Jason here, lately Amelia has been playing with the kids in the complex. Experiencing the true nature of kids of being so mean. She doesn't understand and gets sad. So I proceed to tell her that kids for the most part are mean, and don't know how to be polite enough to get along.
So I tell her just to do you best and don't listen to the kids. No need to cry I tell her, go and play with them.
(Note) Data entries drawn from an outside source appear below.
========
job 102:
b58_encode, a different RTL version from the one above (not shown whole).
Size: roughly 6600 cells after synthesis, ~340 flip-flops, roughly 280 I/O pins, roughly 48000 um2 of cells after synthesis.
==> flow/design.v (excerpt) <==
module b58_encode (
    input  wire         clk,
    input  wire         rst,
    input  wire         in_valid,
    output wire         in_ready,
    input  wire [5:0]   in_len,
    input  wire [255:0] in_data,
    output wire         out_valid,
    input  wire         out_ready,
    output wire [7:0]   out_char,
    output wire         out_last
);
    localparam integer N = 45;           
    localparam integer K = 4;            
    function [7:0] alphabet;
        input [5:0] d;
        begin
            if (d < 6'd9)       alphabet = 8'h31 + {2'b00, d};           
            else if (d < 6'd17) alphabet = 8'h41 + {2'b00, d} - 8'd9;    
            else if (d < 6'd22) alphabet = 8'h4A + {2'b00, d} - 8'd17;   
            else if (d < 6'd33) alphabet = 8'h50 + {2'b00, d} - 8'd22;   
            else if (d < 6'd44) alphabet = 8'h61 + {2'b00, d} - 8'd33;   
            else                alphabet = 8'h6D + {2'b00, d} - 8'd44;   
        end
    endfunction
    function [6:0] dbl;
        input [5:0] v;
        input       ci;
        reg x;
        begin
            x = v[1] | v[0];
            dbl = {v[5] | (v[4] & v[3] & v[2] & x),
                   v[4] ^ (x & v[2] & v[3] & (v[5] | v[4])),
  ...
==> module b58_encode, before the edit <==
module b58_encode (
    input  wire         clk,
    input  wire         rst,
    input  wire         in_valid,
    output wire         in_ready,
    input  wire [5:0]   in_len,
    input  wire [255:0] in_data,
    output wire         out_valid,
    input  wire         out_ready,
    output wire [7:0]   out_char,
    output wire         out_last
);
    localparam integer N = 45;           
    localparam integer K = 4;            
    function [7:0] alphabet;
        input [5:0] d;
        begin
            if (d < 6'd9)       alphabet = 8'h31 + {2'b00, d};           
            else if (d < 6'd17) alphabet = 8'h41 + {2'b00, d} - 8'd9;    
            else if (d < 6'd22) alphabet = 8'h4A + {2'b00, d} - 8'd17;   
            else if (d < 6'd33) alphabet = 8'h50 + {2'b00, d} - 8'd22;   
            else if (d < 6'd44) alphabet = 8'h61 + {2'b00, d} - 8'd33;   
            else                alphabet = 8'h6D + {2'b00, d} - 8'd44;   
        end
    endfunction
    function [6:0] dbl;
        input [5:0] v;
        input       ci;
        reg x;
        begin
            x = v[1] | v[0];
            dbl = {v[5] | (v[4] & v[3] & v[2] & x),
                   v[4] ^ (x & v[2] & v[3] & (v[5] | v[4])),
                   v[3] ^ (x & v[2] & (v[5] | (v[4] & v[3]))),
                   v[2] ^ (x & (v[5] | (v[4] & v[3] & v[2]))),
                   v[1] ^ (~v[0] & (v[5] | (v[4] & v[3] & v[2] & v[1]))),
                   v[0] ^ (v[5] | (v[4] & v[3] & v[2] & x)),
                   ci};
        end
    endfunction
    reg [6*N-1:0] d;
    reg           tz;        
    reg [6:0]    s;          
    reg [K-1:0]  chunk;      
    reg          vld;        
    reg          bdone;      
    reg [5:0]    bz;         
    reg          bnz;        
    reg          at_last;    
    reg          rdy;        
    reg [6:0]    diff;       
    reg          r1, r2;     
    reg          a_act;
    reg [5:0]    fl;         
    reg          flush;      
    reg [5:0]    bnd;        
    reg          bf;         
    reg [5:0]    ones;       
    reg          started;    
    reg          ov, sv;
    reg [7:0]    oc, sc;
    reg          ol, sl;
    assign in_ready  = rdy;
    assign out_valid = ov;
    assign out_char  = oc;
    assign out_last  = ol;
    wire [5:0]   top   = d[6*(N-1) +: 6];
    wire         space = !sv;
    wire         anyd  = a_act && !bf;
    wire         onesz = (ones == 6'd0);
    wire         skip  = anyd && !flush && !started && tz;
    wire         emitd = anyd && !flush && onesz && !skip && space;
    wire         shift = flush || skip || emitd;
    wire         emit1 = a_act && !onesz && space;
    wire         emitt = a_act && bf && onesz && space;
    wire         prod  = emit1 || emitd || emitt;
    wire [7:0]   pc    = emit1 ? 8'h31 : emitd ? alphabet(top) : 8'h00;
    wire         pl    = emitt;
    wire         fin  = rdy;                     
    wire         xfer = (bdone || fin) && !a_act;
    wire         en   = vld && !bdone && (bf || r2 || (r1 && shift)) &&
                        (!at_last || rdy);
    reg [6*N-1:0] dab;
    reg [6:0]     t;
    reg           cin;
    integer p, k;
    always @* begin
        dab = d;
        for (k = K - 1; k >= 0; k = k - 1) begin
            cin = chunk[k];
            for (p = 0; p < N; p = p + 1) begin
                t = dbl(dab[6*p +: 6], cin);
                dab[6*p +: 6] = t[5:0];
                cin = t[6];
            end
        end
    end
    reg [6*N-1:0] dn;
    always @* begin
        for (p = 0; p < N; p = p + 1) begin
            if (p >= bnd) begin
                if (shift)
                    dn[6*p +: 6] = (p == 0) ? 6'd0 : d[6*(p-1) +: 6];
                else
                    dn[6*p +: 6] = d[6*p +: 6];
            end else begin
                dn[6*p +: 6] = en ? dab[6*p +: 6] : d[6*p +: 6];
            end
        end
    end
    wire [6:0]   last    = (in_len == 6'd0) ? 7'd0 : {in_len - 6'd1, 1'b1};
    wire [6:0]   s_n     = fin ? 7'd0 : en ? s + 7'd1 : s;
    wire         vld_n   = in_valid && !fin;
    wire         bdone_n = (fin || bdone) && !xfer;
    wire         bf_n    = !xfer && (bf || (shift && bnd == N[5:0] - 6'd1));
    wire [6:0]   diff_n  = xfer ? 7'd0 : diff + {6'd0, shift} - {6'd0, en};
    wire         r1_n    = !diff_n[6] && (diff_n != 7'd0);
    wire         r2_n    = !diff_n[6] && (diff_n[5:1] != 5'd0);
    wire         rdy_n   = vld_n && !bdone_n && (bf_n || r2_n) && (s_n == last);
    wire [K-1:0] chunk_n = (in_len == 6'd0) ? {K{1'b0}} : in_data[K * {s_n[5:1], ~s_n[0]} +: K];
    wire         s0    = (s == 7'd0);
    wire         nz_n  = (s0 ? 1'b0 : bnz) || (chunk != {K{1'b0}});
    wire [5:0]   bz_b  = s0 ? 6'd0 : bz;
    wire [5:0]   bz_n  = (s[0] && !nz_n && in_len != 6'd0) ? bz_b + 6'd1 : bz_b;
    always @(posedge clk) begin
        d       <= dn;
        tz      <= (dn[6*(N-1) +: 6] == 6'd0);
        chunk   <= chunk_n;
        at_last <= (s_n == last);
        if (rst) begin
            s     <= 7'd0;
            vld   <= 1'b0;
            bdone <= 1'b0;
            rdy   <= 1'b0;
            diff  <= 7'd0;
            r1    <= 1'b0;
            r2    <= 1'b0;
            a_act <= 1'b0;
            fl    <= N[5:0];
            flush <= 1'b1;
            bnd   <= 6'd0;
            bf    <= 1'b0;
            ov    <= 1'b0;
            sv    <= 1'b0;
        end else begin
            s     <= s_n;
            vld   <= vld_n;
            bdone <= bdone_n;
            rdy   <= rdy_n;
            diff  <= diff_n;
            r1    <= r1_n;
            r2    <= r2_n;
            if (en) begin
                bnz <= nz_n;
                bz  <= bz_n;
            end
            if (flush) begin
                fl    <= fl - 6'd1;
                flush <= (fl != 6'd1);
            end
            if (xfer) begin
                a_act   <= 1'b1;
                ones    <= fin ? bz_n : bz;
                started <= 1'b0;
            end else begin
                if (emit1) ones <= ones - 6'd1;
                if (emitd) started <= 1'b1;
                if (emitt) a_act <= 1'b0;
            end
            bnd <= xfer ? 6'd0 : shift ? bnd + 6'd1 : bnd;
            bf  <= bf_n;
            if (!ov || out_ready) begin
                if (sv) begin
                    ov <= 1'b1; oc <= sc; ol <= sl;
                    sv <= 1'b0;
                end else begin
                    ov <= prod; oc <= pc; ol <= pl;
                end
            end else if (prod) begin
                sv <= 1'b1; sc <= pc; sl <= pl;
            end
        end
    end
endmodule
Background: an optimization exercise with open tools, aiming at small area and a short achievable clock period. Do not read the settings as production practice. In this exercise RTL edits were held to simulation tests only and were not proved equivalent to the original. No activity file was given, so power comes from the tool's default toggle rates.

== harbor ==
==> flow/design.v (excerpt) <==
module qd256 (
    input  wire       clk,
    input  wire       rst,
    input  wire       cmd_valid,
    input  wire [2:0] cmd_op,
    input  wire [7:0] cmd_a,
    input  wire [7:0] cmd_b,
    output reg        res_valid,
    output reg  [7:0] res,
    output wire       err
);
clock: 10.0 ns
lec_check: 0
abc_area: 1
cap_margin: 20
core_area: 2 2 61 61
die_area: 0 0 63 63
slew_margin: 20
standard.sh (not shown) runs the stock make flow with config.mk's settings and CLKGATE_MAP_FILE= SYNTH_SCRIPT=/design/flow/synth_recipe.tcl, a recipe that flattens the netlist after the stock synthesis.
==> flow/flow/run.sh <==
#!/bin/bash
# Own layout flow: the standard synthesis unchanged, then the logic
# between the registers re-mapped for area by OpenROAD's restructure (ABC),
# then the standard layout with plain buf_1 port buffers and an internal
# setup target for repair_timing (flow/knobs.txt); CTS adds no dummy load cells.
set -euo pipefail
cd "$(dirname "${BASH_SOURCE[0]}")/.."
KNOBS=$(cat flow/knobs.txt)
RES=$PWD/orfs/results/$FLOW_PLATFORM/qd256/base
bash standard.sh synth > make_synth.log 2>&1
mkdir -p rmp_work
LIB=$FLOW_HOME/platforms/$FLOW_PLATFORM/lib/sky130_fd_sc_hd__tt_025C_1v80.lib
python3 flow/libfilter.py "$LIB" rmp_work/rmp.lib 'sky130_fd_sc_hd__probe*' 'sky130_fd_sc_hd__lpflow_*'
RES=$RES LIB=$LIB RMP_LIB=$PWD/rmp_work/rmp.lib \
  openroad -no_init -exit flow/rmp.tcl > openroad_rmp.log 2>&1
# shellcheck disable=SC2086
bash standard.sh $KNOBS \
  "BUFFER_PORTS_ARGS=-buffer_cell sky130_fd_sc_hd__buf_1" \
  "CTS_ARGS=-sink_clustering_enable -repair_clock_nets -dont_use_dummy_load -sink_clustering_size 20 -sink_clustering_max_diameter 100" \
  finish > make_finish.log 2>&1
Other scripts of this flow, unchanged in this note and not shown: flow/flow/knobs.txt, flow/flow/libfilter.py, flow/flow/rmp.tcl
Relative to harbor, the following input files were edited for yarrow:
diff --git a/flow/flow/run.sh b/flow/flow/run.sh
--- a/flow/flow/run.sh
+++ b/flow/flow/run.sh
@@ -4,3 +4,3 @@
 # then the standard layout with plain buf_1 port buffers and an internal
-# setup target for repair_timing (flow/knobs.txt); CTS adds no dummy load cells.
+# setup target for repair_timing (flow/knobs.txt).
 set -euo pipefail
@@ -17,4 +17,2 @@
 bash standard.sh $KNOBS \
-  "BUFFER_PORTS_ARGS=-buffer_cell sky130_fd_sc_hd__buf_1" \
-  "CTS_ARGS=-sink_clustering_enable -repair_clock_nets -dont_use_dummy_load -sink_clustering_size 20 -sink_clustering_max_diameter 100" \
-  finish > make_finish.log 2>&1
+  "BUFFER_PORTS_ARGS=-buffer_cell sky130_fd_sc_hd__buf_1" finish > make_finish.log 2>&1
[summary]
Switching power summed over all nets: yarrow vs harbor identical. Diff harbor -> yarrow: number of buffers inserted by port buffering level; overall power after layout level; post-cts repair resize count level; setup violation total in the final timing report level. Delta (yarrow minus harbor): slack of the critical path ~0 delta; area of the multi-input gates neither gained nor lost much; hold buffer count at CTS did not really move; maximum single-stage delay on the critical path held; cell internal power dissipation roughly the same.
> inputs changed (yarrow -> lagoon)
diff --git a/flow/flow/run.sh b/flow/flow/run.sh
--- a/flow/flow/run.sh
+++ b/flow/flow/run.sh
@@ -4,3 +4,3 @@
 # then the standard layout with plain buf_1 port buffers and an internal
-# setup target for repair_timing (flow/knobs.txt).
+# setup target for repair_timing (flow/knobs.txt); CTS adds no dummy load cells.
 set -euo pipefail
@@ -17,2 +17,4 @@
 bash standard.sh $KNOBS \
-  "BUFFER_PORTS_ARGS=-buffer_cell sky130_fd_sc_hd__buf_1" finish > make_finish.log 2>&1
+  "BUFFER_PORTS_ARGS=-buffer_cell sky130_fd_sc_hd__buf_1" \
+  "CTS_ARGS=-sink_clustering_enable -repair_clock_nets -dont_use_dummy_load" \
+  finish > make_finish.log 2>&1
--- outcome ---
- Reported for lagoon and yarrow, final number of hold-violating endpoints turned out identical to the last digit.
- Delta (lagoon minus yarrow): final RePlAce weighted congestion stayed essentially flat, total wire length after detailed routing stayed essentially flat, critical path depth stayed essentially flat, multi-input logic area stayed essentially flat.

## what the ideal ports hide
How much do the figures lean on ideal ports? The routed layouts below were timed once more, with nothing changed but the port constraints.
Step 1 (the two cells are an assumption about what drives the block):
set clk [get_ports {clk}]
set_driving_cell -lib_cell sky130_fd_sc_hd__clkbuf_16 $clk
set_driving_cell -lib_cell sky130_fd_sc_hd__buf_2 [delete_from_list [all_inputs] $clk]
Step 2 times the ports against the registers' clock, not the clock port: input delays grow and output delays shrink by t, the midpoint of the rising clock arrivals with the driver on.
Slacks: no drivers / after step 1 / after step 2; pairs: no drivers / after step 1.
run	t, ns	slack for setup (ns)	worst hold slack (ns)	latest minus earliest clock arrival (ns)
harbor	0.308	5.786 / 5.784 / 5.476	0.485 / 0.485 / 0.485	0.002 / 0.002
yarrow	0.308	5.786 / 5.784 / 5.476	0.485 / 0.485 / 0.485	0.002 / 0.002
lagoon	0.308	5.786 / 5.784 / 5.476	0.485 / 0.485 / 0.485	0.002 / 0.002
After both steps every run listed still meets setup and hold.
What follows belongs to an exercise in optimizing a design on an open flow for small area, a short achievable clock period and few clock cycles per item; a production flow would make more cautious choices.
In this exercise RTL edits were held to simulation tests only and were not proved equivalent to the original.
Power is estimated from default activity; no workload was simulated.

==> design/flow/run.sh <==
#!/bin/bash
# synth_recipe.tcl (not shown) runs the flow's synth.tcl, then flattens the netlist and writes it again
# the make line also repeats each setting of config.mk as NAME=value (left out here)
make -C /OpenROAD-flow-scripts/flow DESIGN_CONFIG=/design/flow/config.mk WORK_HOME=/design/flow/orfs CLKGATE_MAP_FILE= SYNTH_SCRIPT=/design/flow/synth_recipe.tcl finish
==> design/flow/config.mk <==
export PLATFORM = sky130hd
export DESIGN_NAME = tone_biquad
export DESIGN_NICKNAME = tone_biquad
export VERILOG_FILES = /design/flow/design.v
export SDC_FILE = /design/flow/constraint.sdc
export NUM_CORES = 4
export LEC_CHECK = 0
export CAP_MARGIN = 20
export CORE_MARGIN = 2
export CORE_UTILIZATION = 40
export SLEW_MARGIN = 20
==> design/flow/constraint.sdc <==
create_clock -name core_clock -period 17.5 [get_ports {clk}]
set_input_delay 3.5000 -clock core_clock [delete_from_list [all_inputs] [get_ports {clk}]]
set_output_delay 3.5000 -clock core_clock [all_outputs]
set_load 0.01 [all_outputs]
==> design/flow/design.v <==
module fp32_mul (
    input  wire        clk,
    input  wire        en,
    input  wire [31:0] a,
    input  wire [31:0] b,
    output reg  [31:0] y
);
    wire [7:0]  ea = a[30:23], eb = b[30:23];
    wire        a_nan  = (&ea) & (|a[22:0]);
    wire        b_nan  = (&eb) & (|b[22:0]);
    wire        a_inf  = (&ea) & ~(|a[22:0]);
    wire        b_inf  = (&eb) & ~(|b[22:0]);
    wire        a_zero = ~(|a[30:0]);
    wire        b_zero = ~(|b[30:0]);
    wire        ah = |ea, bh = |eb;
    wire [23:0] ma = {ah, a[22:0]};
    wire [23:0] mb = {bh, b[22:0]};
    function [4:0] lzc24;
        input [23:0] v;
        integer k;
        begin
            lzc24 = 5'd24;
            for (k = 0; k < 24; k = k + 1)
                if (v[k]) lzc24 = 5'd23 - k[4:0];
        end
    endfunction
    wire [4:0]  lza = ah ? 5'd0 : lzc24(ma);
    wire [4:0]  lzb = bh ? 5'd0 : lzc24(mb);
    wire [5:0]  lz  = {1'b0, lza} + {1'b0, lzb};
    wire signed [10:0] es = $signed({3'b0, ea[7:1], ea[0] | ~ah}) +
                            $signed({3'b0, eb[7:1], eb[0] | ~bh}) - 11'sd127;
    wire signed [10:0] e46 = es - $signed({5'b0, lz});
    wire        nrm = (e46 >= 11'sd1);
    wire signed [10:0] sh0 = nrm ? $signed({5'b0, lz}) : es;
    wire signed [7:0]  sh  = (sh0 < -11'sd25) ? -8'sd25 : sh0[7:0];
    wire        sy = a[31] ^ b[31];
    wire        snan = a_nan | b_nan | (a_inf & b_zero) | (b_inf & a_zero);
    wire        sinf = a_inf | b_inf;
    wire        szero = a_zero | b_zero;
    reg [47:0]  r_p;
    reg [7:0]   r_sh;
    reg [8:0]   r_e;        
    reg         r_nrm, r_sy, r_nan, r_inf, r_zero;
    always @(posedge clk) if (en) begin
        r_p    <= ma * mb;
        r_sh   <= sh;
        r_e    <= e46[8:0];
        r_nrm  <= nrm;
        r_sy   <= sy;
        r_nan  <= snan;
        r_inf  <= sinf;
        r_zero <= szero;
    end
    wire [93:0] wide = {r_p, 46'd0};
    wire [6:0]  t    = 7'd46 - r_sh[6:0];           
    wire [93:0] wsh  = wide >> t;
    wire [25:0] q    = wsh[47:22];
    wire signed [7:0] kb = 8'sd22 - $signed(r_sh);
    wire [5:0]  k    = kb[7] ? 6'd0 : kb[5:0];       
    wire [47:0] lowm = ~(48'hFFFF_FFFF_FFFF << k);
    wire        s22  = |(r_p & lowm);
    wire        c    = q[25] | ~r_nrm;
    wire [23:0] m    = c ? q[25:2] : q[24:1];
    wire        g    = c ? q[1] : q[0];
    wire        st   = c ? (q[0] | s22) : s22;
    wire [8:0]  e    = r_e + {8'd0, q[25]};
    wire [30:0] mag  = r_nrm ? {e[7:0], m[22:0]} : {7'd0, m};
    wire        rup  = g & (st | m[0]);
    wire [30:0] magr = mag + {30'd0, rup};
    wire        ovf  = r_nrm & (e >= 9'd255);
    wire [31:0] res = r_nan  ? 32'h7FC0_0000 :
               r_inf  ? {r_sy, 8'hFF, 23'd0} :
               r_zero ? {r_sy, 31'd0} :
               ovf    ? {r_sy, 8'hFF, 23'd0} :
               {r_sy, magr};
    always @(posedge clk) if (en) y <= res;
endmodule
Lately at work which is going just fine, I enjoy the work and getting paid. Every day a co-worker is a real jerk, and all I want to do is bust his teeth in. I try to tell myself don't cry, and go and play. Well I don't tell myself that. But I can not bring myself to his level. Even though it sure would be nice. How will I ever be able to teach my kids if I can't control myself. Another one is when I was mowing the lawn as a kid, and ran over a brick. Getting mad at the brick and my dad being in the distance. Thinking he was going to be mad at me for not looking out for stuff. He walked over and told me "you can't let things upset you like that, are you going to take it out on your kids when you get older". Obviously that has stuck with me all these years. Anyway just some things I was thinking about. Jason
I like that - I think from now on when my kids are mean to me, I'll think, "don't cry, just go and play." Thanks, Jason. I can always count on you to give me some good life skills.